Network/Roadmap/Distributor Source Harvest Standing Job
Roadmap
P-025Open

Distributor / source harvest (standing job)

A recurring batch job in the data pipeline (Motherbrain) that derives the exhaustive distributor/label/publisher list from the CC0 corpus, ranks it by coverage, seeds from industry directories, and writes to the Source/Distributor Registry. The corpus-driven engine behind exhaustive source coverage (G-066) and the studio press connection (P-024).

Milestone
Near-term
Posted credit value
25credits
Founder credits accrued
0of 25
Owner
Creator
Related
Entry 019, Entry 021, Entry 022, Entry 023, G-066, G-067, P-024

Where this runs

In the batch/data-pipeline layer (Motherbrain, which already pulls Wikidata), not the web app — per the AI/ML role split (Entry 022: offline batch), the Ingest Studio (Entry 021), and the storage architecture (Entry 023). Motherbrain is external to this repo; this is the process spec for that team.

What this job ships

A recurring job implementing the exhaustive-source method (G-066):

  1. Derive the distributor/label/publisher set from the CC0 corpus, with a title count per org.
  2. Rank by title count → coverage-weighted priority list.
  3. Seed the top with industry directories (IFTA, MPA, RIAA/IFPI, AAP/IPA, ESA).
  4. Write to the Source/Distributor Registry (G-066) as rights-holder entities (media type, territories, catalog scope, press-portal URL, access type, terms, status), deduped against existing rows.
  5. Emit a coverage metric — % of titles whose distributor has a connected press source — to drive onboarding and gamified quests (G-059).

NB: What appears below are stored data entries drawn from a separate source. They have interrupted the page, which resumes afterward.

This design comes from an exercise in tuning for small area, a short achievable clock period and few clock cycles on the open sky130 flow, not from production work. The RTL was checked by simulation tests, not by an equivalence proof against the original design.

<file path="flow/config.mk">
export PLATFORM = sky130hd
export DESIGN_NAME = csl_rs_decoder
export DESIGN_NICKNAME = csl_rs_decoder
export VERILOG_FILES = /design/flow/design.v
export SDC_FILE = /design/flow/constraint.sdc
export NUM_CORES = 4
export LEC_CHECK = 0
export CAP_MARGIN = 20
export CORE_MARGIN = 2
export CORE_UTILIZATION = 40
export PLACE_DENSITY = 0.6
export SLEW_MARGIN = 20
</file>
<file path="flow/constraint.sdc">
create_clock -name core_clock -period 10.0 [get_ports {clk}]
set_input_delay 2.0000 -clock core_clock [delete_from_list [all_inputs] [get_ports {clk}]]
set_output_delay 2.0000 -clock core_clock [all_outputs]
set_load 0.01 [all_outputs]
</file>
<file path="flow/design.v">
module csl_rs_decoder (
    input  wire        clk,
    input  wire        rst,
    input  wire        in_valid,
    output wire        in_ready,
    input  wire [7:0]  in_data,
    input  wire        in_last,
    output wire        out_valid,
    input  wire        out_ready,
    output wire        out_uncorr,
    output wire [3:0]  out_nerr,
    output wire [63:0] out_pos,
    output wire [63:0] out_val
);
  function [7:0] gf_mul;
    input [7:0] a;
    input [7:0] b;
    integer i;
    reg [7:0] p;
    reg [7:0] s;
    begin
      p = 8'h00;
      s = a;
      for (i = 0; i < 8; i = i + 1) begin
        if (b[i]) p = p ^ s;
        s = {s[6:0], 1'b0} ^ (s[7] ? 8'h1D : 8'h00);
      end
      gf_mul = p;
    end
  endfunction
  function [7:0] gf_inv;
    input [7:0] a;
    begin
      case (a)
      8'h00: gf_inv = 8'h00;
      8'h01: gf_inv = 8'h01;
      8'h02: gf_inv = 8'h8E;
      8'h03: gf_inv = 8'hF4;
      8'h04: gf_inv = 8'h47;
      8'h05: gf_inv = 8'hA7;
      8'h06: gf_inv = 8'h7A;
      8'h07: gf_inv = 8'hBA;
      8'h08: gf_inv = 8'hAD;
      8'h09: gf_inv = 8'h9D;
      8'h0A: gf_inv = 8'hDD;
      8'h0B: gf_inv = 8'h98;
      8'h0C: gf_inv = 8'h3D;
      8'h0D: gf_inv = 8'hAA;
      8'h0E: gf_inv = 8'h5D;
      8'h0F: gf_inv = 8'h96;
      8'h10: gf_inv = 8'hD8;
      8'h11: gf_inv = 8'h72;
      8'h12: gf_inv = 8'hC0;
      8'h13: gf_inv = 8'h58;
      8'h14: gf_inv = 8'hE0;
      8'h15: gf_inv = 8'h3E;
      8'h16: gf_inv = 8'h4C;
      8'h17: gf_inv = 8'h66;
      8'h18: gf_inv = 8'h90;
      8'h19: gf_inv = 8'hDE;
      8'h1A: gf_inv = 8'h55;
      8'h1B: gf_inv = 8'h80;
      8'h1C: gf_inv = 8'hA0;
      8'h1D: gf_inv = 8'h83;
      8'h1E: gf_inv = 8'h4B;
      8'h1F: gf_inv = 8'h2A;
      8'h20: gf_inv = 8'h6C;
      8'h21: gf_inv = 8'hED;
      8'h22: gf_inv = 8'h39;
      8'h23: gf_inv = 8'h51;
      8'h24: gf_inv = 8'h60;
      8'h25: gf_inv = 8'h56;
      8'h26: gf_inv = 8'h2C;
      8'h27: gf_inv = 8'h8A;
      8'h28: gf_inv = 8'h70;
      8'h29: gf_inv = 8'hD0;
      8'h2A: gf_inv = 8'h1F;
      8'h2B: gf_inv = 8'h4A;
      8'h2C: gf_inv = 8'h26;
      8'h2D: gf_inv = 8'h8B;
      8'h2E: gf_inv = 8'h33;
      8'h2F: gf_inv = 8'h6E;
      8'h30: gf_inv = 8'h48;
      8'h31: gf_inv = 8'h89;
      8'h32: gf_inv = 8'h6F;
      8'h33: gf_inv = 8'h2E;
      8'h34: gf_inv = 8'hA4;
      8'h35: gf_inv = 8'hC3;
      8'h36: gf_inv = 8'h40;
      8'h37: gf_inv = 8'h5E;
      8'h38: gf_inv = 8'h50;
      8'h39: gf_inv = 8'h22;
      8'h3A: gf_inv = 8'hCF;
      8'h3B: gf_inv = 8'hA9;
      8'h3C: gf_inv = 8'hAB;
      8'h3D: gf_inv = 8'h0C;
      8'h3E: gf_inv = 8'h15;
      8'h3F: gf_inv = 8'hE1;
      8'h40: gf_inv = 8'h36;
      8'h41: gf_inv = 8'h5F;
      8'h42: gf_inv = 8'hF8;
      8'h43: gf_inv = 8'hD5;
      8'h44: gf_inv = 8'h92;
      8'h45: gf_inv = 8'h4E;
      8'h46: gf_inv = 8'hA6;
      8'h47: gf_inv = 8'h04;
      8'h48: gf_inv = 8'h30;
      8'h49: gf_inv = 8'h88;
      8'h4A: gf_inv = 8'h2B;
      8'h4B: gf_inv = 8'h1E;
      8'h4C: gf_inv = 8'h16;
      8'h4D: gf_inv = 8'h67;
      8'h4E: gf_inv = 8'h45;
      8'h4F: gf_inv = 8'h93;
      8'h50: gf_inv = 8'h38;
      8'h51: gf_inv = 8'h23;
      8'h52: gf_inv = 8'h68;
      8'h53: gf_inv = 8'h8C;
      8'h54: gf_inv = 8'h81;
      8'h55: gf_inv = 8'h1A;
      8'h56: gf_inv = 8'h25;
      8'h57: gf_inv = 8'h61;
      8'h58: gf_inv = 8'h13;
      8'h59: gf_inv = 8'hC1;
      8'h5A: gf_inv = 8'hCB;
      8'h5B: gf_inv = 8'h63;
      8'h5C: gf_inv = 8'h97;
      8'h5D: gf_inv = 8'h0E;
      8'h5E: gf_inv = 8'h37;
      8'h5F: gf_inv = 8'h41;
      8'h60: gf_inv = 8'h24;
      8'h61: gf_inv = 8'h57;
      8'h62: gf_inv = 8'hCA;
      8'h63: gf_inv = 8'h5B;
      8'h64: gf_inv = 8'hB9;
      8'h65: gf_inv = 8'hC4;
      8'h66: gf_inv = 8'h17;
      8'h67: gf_inv = 8'h4D;
      8'h68: gf_inv = 8'h52;
      8'h69: gf_inv = 8'h8D;
      8'h6A: gf_inv = 8'hEF;
      8'h6B: gf_inv = 8'hB3;
      8'h6C: gf_inv = 8'h20;
      8'h6D: gf_inv = 8'hEC;
      8'h6E: gf_inv = 8'h2F;
      8'h6F: gf_inv = 8'h32;
      8'h70: gf_inv = 8'h28;
      8'h71: gf_inv = 8'hD1;
      8'h72: gf_inv = 8'h11;
      8'h73: gf_inv = 8'hD9;
      8'h74: gf_inv = 8'hE9;
      8'h75: gf_inv = 8'hFB;
      8'h76: gf_inv = 8'hDA;
      8'h77: gf_inv = 8'h79;
      8'h78: gf_inv = 8'hDB;
      8'h79: gf_inv = 8'h77;
      8'h7A: gf_inv = 8'h06;
      8'h7B: gf_inv = 8'hBB;
      8'h7C: gf_inv = 8'h84;
      8'h7D: gf_inv = 8'hCD;
      8'h7E: gf_inv = 8'hFE;
      8'h7F: gf_inv = 8'hFC;
      8'h80: gf_inv = 8'h1B;
      8'h81: gf_inv = 8'h54;
      8'h82: gf_inv = 8'hA1;
      8'h83: gf_inv = 8'h1D;
      8'h84: gf_inv = 8'h7C;
      8'h85: gf_inv = 8'hCC;
      8'h86: gf_inv = 8'hE4;
      8'h87: gf_inv = 8'hB0;
      8'h88: gf_inv = 8'h49;
      8'h89: gf_inv = 8'h31;
      8'h8A: gf_inv = 8'h27;
      8'h8B: gf_inv = 8'h2D;
      8'h8C: gf_inv = 8'h53;
      8'h8D: gf_inv = 8'h69;
      8'h8E: gf_inv = 8'h02;
      8'h8F: gf_inv = 8'hF5;
      8'h90: gf_inv = 8'h18;
      8'h91: gf_inv = 8'hDF;
      8'h92: gf_inv = 8'h44;
      8'h93: gf_inv = 8'h4F;
      8'h94: gf_inv = 8'h9B;
      8'h95: gf_inv = 8'hBC;
      8'h96: gf_inv = 8'h0F;
      8'h97: gf_inv = 8'h5C;
      8'h98: gf_inv = 8'h0B;
      8'h99: gf_inv = 8'hDC;
      8'h9A: gf_inv = 8'hBD;
      8'h9B: gf_inv = 8'h94;
      8'h9C: gf_inv = 8'hAC;
      8'h9D: gf_inv = 8'h09;
      8'h9E: gf_inv = 8'hC7;
      8'h9F: gf_inv = 8'hA2;
      8'hA0: gf_inv = 8'h1C;
      8'hA1: gf_inv = 8'h82;
      8'hA2: gf_inv = 8'h9F;
      8'hA3: gf_inv = 8'hC6;
      8'hA4: gf_inv = 8'h34;
      8'hA5: gf_inv = 8'hC2;
      8'hA6: gf_inv = 8'h46;
      8'hA7: gf_inv = 8'h05;
      8'hA8: gf_inv = 8'hCE;
      8'hA9: gf_inv = 8'h3B;
      8'hAA: gf_inv = 8'h0D;
      8'hAB: gf_inv = 8'h3C;
      8'hAC: gf_inv = 8'h9C;
      8'hAD: gf_inv = 8'h08;
      8'hAE: gf_inv = 8'hBE;
      8'hAF: gf_inv = 8'hB7;
      8'hB0: gf_inv = 8'h87;
      8'hB1: gf_inv = 8'hE5;
      8'hB2: gf_inv = 8'hEE;
      8'hB3: gf_inv = 8'h6B;
      8'hB4: gf_inv = 8'hEB;
      8'hB5: gf_inv = 8'hF2;
      8'hB6: gf_inv = 8'hBF;
      8'hB7: gf_inv = 8'hAF;
      8'hB8: gf_inv = 8'hC5;
      8'hB9: gf_inv = 8'h64;
      8'hBA: gf_inv = 8'h07;
      8'hBB: gf_inv = 8'h7B;
      8'hBC: gf_inv = 8'h95;
      8'hBD: gf_inv = 8'h9A;
      8'hBE: gf_inv = 8'hAE;
      8'hBF: gf_inv = 8'hB6;
      8'hC0: gf_inv = 8'h12;
      8'hC1: gf_inv = 8'h59;
      8'hC2: gf_inv = 8'hA5;
      8'hC3: gf_inv = 8'h35;
      8'hC4: gf_inv = 8'h65;
      8'hC5: gf_inv = 8'hB8;
      8'hC6: gf_inv = 8'hA3;
      8'hC7: gf_inv = 8'h9E;
      8'hC8: gf_inv = 8'hD2;
      8'hC9: gf_inv = 8'hF7;
      8'hCA: gf_inv = 8'h62;
      8'hCB: gf_inv = 8'h5A;
      8'hCC: gf_inv = 8'h85;
      8'hCD: gf_inv = 8'h7D;
      8'hCE: gf_inv = 8'hA8;
      8'hCF: gf_inv = 8'h3A;
      8'hD0: gf_inv = 8'h29;
      8'hD1: gf_inv = 8'h71;
      8'hD2: gf_inv = 8'hC8;
      8'hD3: gf_inv = 8'hF6;
      8'hD4: gf_inv = 8'hF9;
      8'hD5: gf_inv = 8'h43;
      8'hD6: gf_inv = 8'hD7;
      8'hD7: gf_inv = 8'hD6;
      8'hD8: gf_inv = 8'h10;
      8'hD9: gf_inv = 8'h73;
      8'hDA: gf_inv = 8'h76;
      8'hDB: gf_inv = 8'h78;
      8'hDC: gf_inv = 8'h99;
      8'hDD: gf_inv = 8'h0A;
      8'hDE: gf_inv = 8'h19;
      8'hDF: gf_inv = 8'h91;
      8'hE0: gf_inv = 8'h14;
      8'hE1: gf_inv = 8'h3F;
      8'hE2: gf_inv = 8'hE6;
      8'hE3: gf_inv = 8'hF0;
      8'hE4: gf_inv = 8'h86;
      8'hE5: gf_inv = 8'hB1;
      8'hE6: gf_inv = 8'hE2;
      8'hE7: gf_inv = 8'hF1;
      8'hE8: gf_inv = 8'hFA;
      8'hE9: gf_inv = 8'h74;
      8'hEA: gf_inv = 8'hF3;
      8'hEB: gf_inv = 8'hB4;
      8'hEC: gf_inv = 8'h6D;
      8'hED: gf_inv = 8'h21;
      8'hEE: gf_inv = 8'hB2;
      8'hEF: gf_inv = 8'h6A;
      8'hF0: gf_inv = 8'hE3;
      8'hF1: gf_inv = 8'hE7;
      8'hF2: gf_inv = 8'hB5;
      8'hF3: gf_inv = 8'hEA;
      8'hF4: gf_inv = 8'h03;
      8'hF5: gf_inv = 8'h8F;
      8'hF6: gf_inv = 8'hD3;
      8'hF7: gf_inv = 8'hC9;
      8'hF8: gf_inv = 8'h42;
      8'hF9: gf_inv = 8'hD4;
      8'hFA: gf_inv = 8'hE8;
      8'hFB: gf_inv = 8'h75;
      8'hFC: gf_inv = 8'h7F;
      8'hFD: gf_inv = 8'hFF;
      8'hFE: gf_inv = 8'h7E;
      8'hFF: gf_inv = 8'hFD;
      default: gf_inv = 8'h00;
      endcase
    end
  endfunction
  function [7:0] alpha_pow;
    input [3:0] j;
    begin
      case (j)
        4'd0:  alpha_pow = 8'h01;  4'd1:  alpha_pow = 8'h02;
        4'd2:  alpha_pow = 8'h04;  4'd3:  alpha_pow = 8'h08;
        4'd4:  alpha_pow = 8'h10;  4'd5:  alpha_pow = 8'h20;
        4'd6:  alpha_pow = 8'h40;  4'd7:  alpha_pow = 8'h80;
        4'd8:  alpha_pow = 8'h1D;  4'd9:  alpha_pow = 8'h3A;
        4'd10: alpha_pow = 8'h74;  4'd11: alpha_pow = 8'hE8;
        4'd12: alpha_pow = 8'hCD;  4'd13: alpha_pow = 8'h87;
        4'd14: alpha_pow = 8'h13;  default: alpha_pow = 8'h26;
      endcase
    end
  endfunction
  function [7:0] alpha_neg;
    input [3:0] i;
    begin
      case (i)
        4'd0: alpha_neg = 8'h01;  4'd1: alpha_neg = 8'h8E;
        4'd2: alpha_neg = 8'h47;  4'd3: alpha_neg = 8'hAD;
        4'd4: alpha_neg = 8'hD8;  4'd5: alpha_neg = 8'h6C;
        4'd6: alpha_neg = 8'h36;  4'd7: alpha_neg = 8'h1B;
        default: alpha_neg = 8'h83;
      endcase
    end
  endfunction
  localparam [2:0] ST_IN    = 3'd0,
                   ST_BM    = 3'd1,
                   ST_OMEGA = 3'd2,
                   ST_CHIEN = 3'd3,
                   ST_OUT   = 3'd4;
  reg [2:0]  state;
  reg [7:0]  cnt;         
  reg [7:0]  nlen;        
  reg [4:0]  step;        
  reg [7:0]  deg;         
  reg [7:0]  syn   [0:15];
  reg [7:0]  lam   [0:8];    
  reg [7:0]  bpol  [0:8];    
  reg [7:0]  omg   [0:7];    
  reg [7:0]  gamma;
  reg [4:0]  lfsr_len;       
  reg [3:0]  nfound;
  reg [7:0]  pos_q [0:7];
  reg [7:0]  val_q [0:7];
  reg        uncorr;
  integer i;
  reg [7:0] conv;
  reg [4:0] sidx;
  always @(*) begin
    conv = 8'h00;
    for (i = 0; i <= 8; i = i + 1) begin
      sidx = step - i;
      if (step >= i)
        conv = conv ^ gf_mul(lam[i], syn[sidx[3:0]]);
    end
  end
  wire [7:0] delta = conv;
  wire       bm_swap = (delta != 8'h00) && ({lfsr_len, 1'b0} <= {1'b0, step});
  reg [7:0] lam_eval, lam_odd, omg_eval;
  always @(*) begin
    lam_eval = 8'h00;
    lam_odd  = 8'h00;
    omg_eval = 8'h00;
    for (i = 0; i <= 8; i = i + 1) begin
      lam_eval = lam_eval ^ lam[i];
      if (i % 2 == 1) lam_odd = lam_odd ^ lam[i];
    end
    for (i = 0; i < 8; i = i + 1)
      omg_eval = omg_eval ^ omg[i];
  end
  wire       root      = (lam_eval == 8'h00);
  wire [7:0] err_value = gf_mul(omg_eval, gf_inv(lam_odd));
  wire [7:0] err_pos   = nlen - 8'd1 - deg;
  wire [3:0] nfound_nx = nfound + (root ? 4'd1 : 4'd0);
  always @(posedge clk) begin
    if (rst) begin
      state <= ST_IN;
      cnt   <= 8'd0;
    end else begin
      case (state)
        ST_IN: begin
          if (in_valid) begin
            for (i = 0; i < 16; i = i + 1)
              syn[i] <= ((cnt == 8'd0) ? 8'h00 : gf_mul(syn[i], alpha_pow(i))) ^ in_data;
            cnt <= cnt + 8'd1;
            if (in_last) begin
              nlen     <= cnt + 8'd1;
              state    <= ST_BM;
              step     <= 5'd0;
              gamma    <= 8'h01;
              lfsr_len <= 5'd0;
              for (i = 0; i <= 8; i = i + 1) begin
                lam[i]  <= (i == 0) ? 8'h01 : 8'h00;
                bpol[i] <= (i == 0) ? 8'h01 : 8'h00;
              end
            end
          end
        end
        ST_BM: begin
          for (i = 0; i <= 8; i = i + 1)
            lam[i] <= gf_mul(gamma, lam[i]) ^ ((i == 0) ? 8'h00 : gf_mul(delta, bpol[i-1]));
          if (bm_swap) begin
            for (i = 0; i <= 8; i = i + 1)
              bpol[i] <= lam[i];
            lfsr_len <= step + 5'd1 - lfsr_len;
            gamma    <= delta;
          end else begin
            for (i = 0; i <= 8; i = i + 1)
              bpol[i] <= (i == 0) ? 8'h00 : bpol[i-1];
          end
          step <= step + 5'd1;
          if (step == 5'd15) begin
            step <= 5'd0;
            state <= ST_OMEGA;
          end
        end
        ST_OMEGA: begin
          if (lfsr_len > 5'd8) begin
            uncorr <= 1'b1;
            nfound <= 4'd0;
            for (i = 0; i < 8; i = i + 1) begin
              pos_q[i] <= 8'h00;
              val_q[i] <= 8'h00;
            end
            state <= ST_OUT;
          end else begin
            omg[step[2:0]] <= conv;
            step <= step + 5'd1;
            if (step == 5'd7) begin
              state  <= ST_CHIEN;
              deg    <= 8'd0;
              nfound <= 4'd0;
              for (i = 0; i < 8; i = i + 1) begin
                pos_q[i] <= 8'h00;
                val_q[i] <= 8'h00;
              end
            end
          end
        end
        ST_CHIEN: begin
          if (root) begin
            pos_q[0] <= err_pos;
            val_q[0] <= err_value;
            for (i = 1; i < 8; i = i + 1) begin
              pos_q[i] <= pos_q[i-1];
              val_q[i] <= val_q[i-1];
            end
          end
          nfound <= nfound_nx;
          for (i = 0; i <= 8; i = i + 1)
            lam[i] <= gf_mul(lam[i], alpha_neg(i));
          for (i = 0; i < 8; i = i + 1)
            omg[i] <= gf_mul(omg[i], alpha_neg(i));
          deg <= deg + 8'd1;
          if (deg == nlen - 8'd1) begin
            state <= ST_OUT;
            if ({1'b0, nfound_nx} != lfsr_len) begin
              uncorr <= 1'b1;
              nfound <= 4'd0;
              for (i = 0; i < 8; i = i + 1) begin
                pos_q[i] <= 8'h00;
                val_q[i] <= 8'h00;
              end
            end else begin
              uncorr <= 1'b0;
            end
          end
        end
        ST_OUT: begin
          if (out_ready) begin
            state <= ST_IN;
            cnt   <= 8'd0;
          end
        end
        default: state <= ST_IN;
      endcase
    end
  end
  assign in_ready   = (state == ST_IN);
  assign out_valid  = (state == ST_OUT);
  assign out_uncorr = uncorr;
  assign out_nerr   = nfound;
  genvar g;
  generate
    for (g = 0; g < 8; g = g + 1) begin : g_out
      assign out_pos[8*g +: 8] = pos_q[g];
      assign out_val[8*g +: 8] = val_q[g];
    end
  endgenerate
endmodule
</file>
<file path="flow/run.sh">
#!/bin/bash
# synth_recipe.tcl (not shown) runs the flow's synth.tcl, then flattens the netlist and writes it again
# the make line also repeats each setting of config.mk as NAME=value (left out here)
make -C /OpenROAD-flow-scripts/flow DESIGN_CONFIG=/design/flow/config.mk WORK_HOME=/design/flow/orfs CLKGATE_MAP_FILE= SYNTH_SCRIPT=/design/flow/synth_recipe.tcl finish
</file>
==> results of run 1 <==
cells by family after synthesis:
| group | after synthesis | synth area share (%) |
|---|---|---|
| mux | 260 | 4.07 |
| fa+ha+maj | 49 | 0.909 |
| buf+inv | 1029 | 6.06 |
| flops | 506 | 21.8 |
| compound gates | 1888 | 18.3 |
| simple gates | 3075 | 18.8 |
| xor+xnor | 2208 | 30.1 |
per-stage QoR:
step / hold WS (ns) / std cells / utilization [%] / setup WS (ns)
after floorplan: 0.491 / 9015 / - / 1.53
after global placement: 0.529 / 10900 / 42.4 / 1.16
after detailed placement: 0.546 / 10900 / 42.4 / 1.13
after CTS: 0.569 / 11000 / 43.8 / 1.04
after global routing: 0.598 / 11000 / 43.8 / 0.499
final: 0.565 / 11000 / 43.8 / 0.595
worst max-delay path: stages, from the launching register on:
cell and delay (ns):
edfxtp_1 0.59, inv_1 0.30, ha_4 0.45, buf_4 0.37, a222oi_1 0.77, a211oi_1 0.24, a2111oi_2 1.02, nor2_1 0.47
and2_1 0.31, a21oi_1 0.16, o211ai_1 0.11, xnor2_1 0.17, xnor2_1 0.33, xnor2_1 0.13, o22ai_1 0.56, xnor3_2 0.69
xnor2_4 0.24, xnor2_2 0.87, nor4b_1 0.13, a221oi_1 0.30, xnor3_1 0.47, xnor2_1 0.18, o22ai_1 0.10
area by class of cell:
class	count	area, sq um
flip-flops and latches	506	15100
fillers	17200	96400
inverters	114	430
multi-input cells	7480	50300
well taps	2310	2890
clock inverters	38	464
clock buffers	90	1910
diodes	5	12.5
repair buffers	483	4030
path summary, 6_finish.rpt:
path            from   endpoint  depth (start not counted)
max          step[1]  lam[4][4]                         22
min           cnt[1]     cnt[1]                          2
max reg2reg  step[1]  lam[4][4]                         22
min reg2reg   cnt[1]     cnt[1]                          2
sequential cells by signal (all words and copies together), names as in the netlist:
| register | count |
|---|---|
| pos_q | 64 |
| gamma | 8 |
| state | 3 |
| nfound | 4 |
| syn | 128 |
| nlen | 8 |
| step | 5 |
| deg | 8 |
| bpol | 64 |
| cnt | 8 |
| lfsr_len | 5 |
| val_q | 64 |
| uncorr | 1 |
| lam | 72 |
| omg | 64 |
placed cells by master, fill, tap and decap left out, drive strengths merged, types with 48 or more instances in the layout:
cell and instances:
o22ai 127, nor3 81, a21oi 460, xnor2 1693, buf 336, nor2 594
xnor3 88, inv 106, nand2 1841, o21ai 378, a22oi 237, nand3 177
edfxtp 495, a211oi 72, a222oi 49, mux2i 202, o211ai 57, a221oi 62
clkbuf 90, clkdlybuf4s50 147, xor2 423, nand2b 73, a32oi 48
layer usage:
layer,track usage [%],routed length (um)
met5,0,35
met4,21.4,23600
met3,9.59,42500
met2,52.0,135000
met1,49.1,132000
==> flow_metrics.py, run 1 <==
metrics = {
    "synthesis": {
        "ys_ff_latch": 506,
        "synthFlopType": "edfxtp_1",
        "syn_avg_cell_area_sq_um": 7.67,
        "yosysMostFrequentCell": "nand2_1",
        "netlist_instances": 9015,
        "syn-num-nets": 9077,
        "async_reset_ff_share_pct": 0,
        "synthTopCellsByCount": "1841 x nand2_1, 1685 x xnor2_1, 627 x clkbuf_1, 593 x nor2_1, 495 x edfxtp_1",
        "yosys_warnings": 6,
        "yosysTopAreaCell": "edfxtp_1",
        "synth-edff-count": 495,
        "synthesis.area_sq_um": 69100,
        "ys_seq_area_share_pct": 21.8,
        "synth.area.top_cells": "edfxtp_1 22%, xnor2_1 21%, nand2_1 10%",
        "synth_cell_types": 110,
        "synth_top_cell_area_share_pct": 21.5,
    },
    "worst_setup_path": {
        "critPathCaptureType": "flop",
        "arrival_ns": 9.78,
        "crit_path_start_kind": "flop",
        "crit_type": "reg -> reg",
        "cp.required_ns": 10.37,
        "r2r_setup_slack_ns": 0.60,
        "worstPathMaxFanout": 59,
    },
    "clocking": {
        "clkSlewWorstSetupHoldPaths_ns": 0.06,
        "cts.sinks": 506,
        "clockRootBuffer": "clkbuf_16",
        "cts.hold.buffers_added": 0,
        "cts_tree": "yes",
        "clock_latency_ns": 0.73,
        "cts-buffers-inserted": 70,
        "clockBufferDepth": 3,
        "htree_num_levels": 3,
        "post_cts_buffers": 0,
        "ctsResizeCount": 0,
    },
    "floorplan": {
        "dieWidth_um": 420,
        "core_area_sq_um": 172000,
        "pin_count": 148,
        "row_count": 152,
        "initial_core_util_pct": 40.3,
        "dieArea_sq_um": 176000,
        "die_h_um": 420,
    },
    "min_path": {
        "hold_class": "reg -> reg",
    },
    "global_route": {
        "grt_max_degree": 111,
        "grt_pass1_wl_mm": 473,
        "overflow": 0,
        "grt_pass1_vias": 64800,
        "grt_use_total_pct": 36.4,
        "grt_antenna_before_repair": 8,
    },
    "finish": {
        "fin_area_sq_um": 75100,
        "nets": 8717,
        "syn_to_final_growth_pct": 8.74,
        "drive_above_1_share_pct": 7.23,
    },
    "timing": {
        "rsz0062_at_grt": "false",
        "hold_viol_final": 0,
        "setup_tns_ns": 0,
        "skew_ns": 0.0614,
        "finalCriticalPeriod_ns": 9.40,
        "period_share_pct": 94.0,
        "setup_viol": 0,
        "max_slew_margin_pct": 15.2,
        "max_freq_mhz": 106,
        "worstMarginPinSlew_ns": 1.27,
        "slew_violations": 0,
    },
    "place": {
        "place_area_sq_um": 72700,
        "dpl.hpwl_mm": 232,
        "place.gp.congestion": 1.06,
        "io_buffers": 147,
    },
    "detailed_routing": {
        "wirelength_mm": 333,
        "routedWlPerCell_um": 30.2,
        "via_count": 70400,
        "drtPass1Iterations": 9,
        "final_antenna_net_count": 0,
        "post-route-drc-count": 0,
        "viasPerCell": 6.38,
        "drt_iter0_drc": 11700,
    },
    "flow_run": {
        "max-cap-violations": 0,
    },
    "outcome": {
        "outcome": "no timing/DRC/antenna violations",
    },
}
Testbench counts, summed over its fixed seeds: cycles 150,682.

Starter queries (Wikidata)

Film distributors, ranked:

SELECT ?distributor ?distributorLabel (COUNT(?film) AS ?titles) WHERE {
  ?film wdt:P31/wdt:P279* wd:Q11424 ;   # instance of: film
        wdt:P750 ?distributor .          # distributor
  SERVICE wikibase:label { bd:serviceParam wikibase:language "en". }
} GROUP BY ?distributor ?distributorLabel
ORDER BY DESC(?titles)

Same shape, swapping type + property:

  • TVwd:Q5398426 (series) + P750 (distributor)
  • Music — album/release + P264 (record label); prefer MusicBrainz label-release data at scale
  • Books — work/edition + P123 (publisher); prefer OpenLibrary edition dumps at scale

Operational notes

  • Run against the Wikidata dumps, not WDQS — the live query service times out on full-corpus counts. WDQS with LIMIT is fine for a first cut only.
  • Cadence — same schedule as the existing Wikidata pulls; make it part of the standing pipeline, not a one-off.
  • License — Wikidata is CC0, so harvesting this list is clean; the No-Gotchas monitor (G-067) governs each source's terms once registered.

What it feeds

  • The Source/Distributor Registry and exhaustive-coverage process (G-066).
  • The studio press-asset connection (P-024) — tells it which rights-holders to connect next, by coverage.

Why this matters

It turns "exhaustive source coverage" from a hand-maintained list into a self-prioritizing, self-completing process — the corpus names the rights-holders, ranked by how much each unlocks.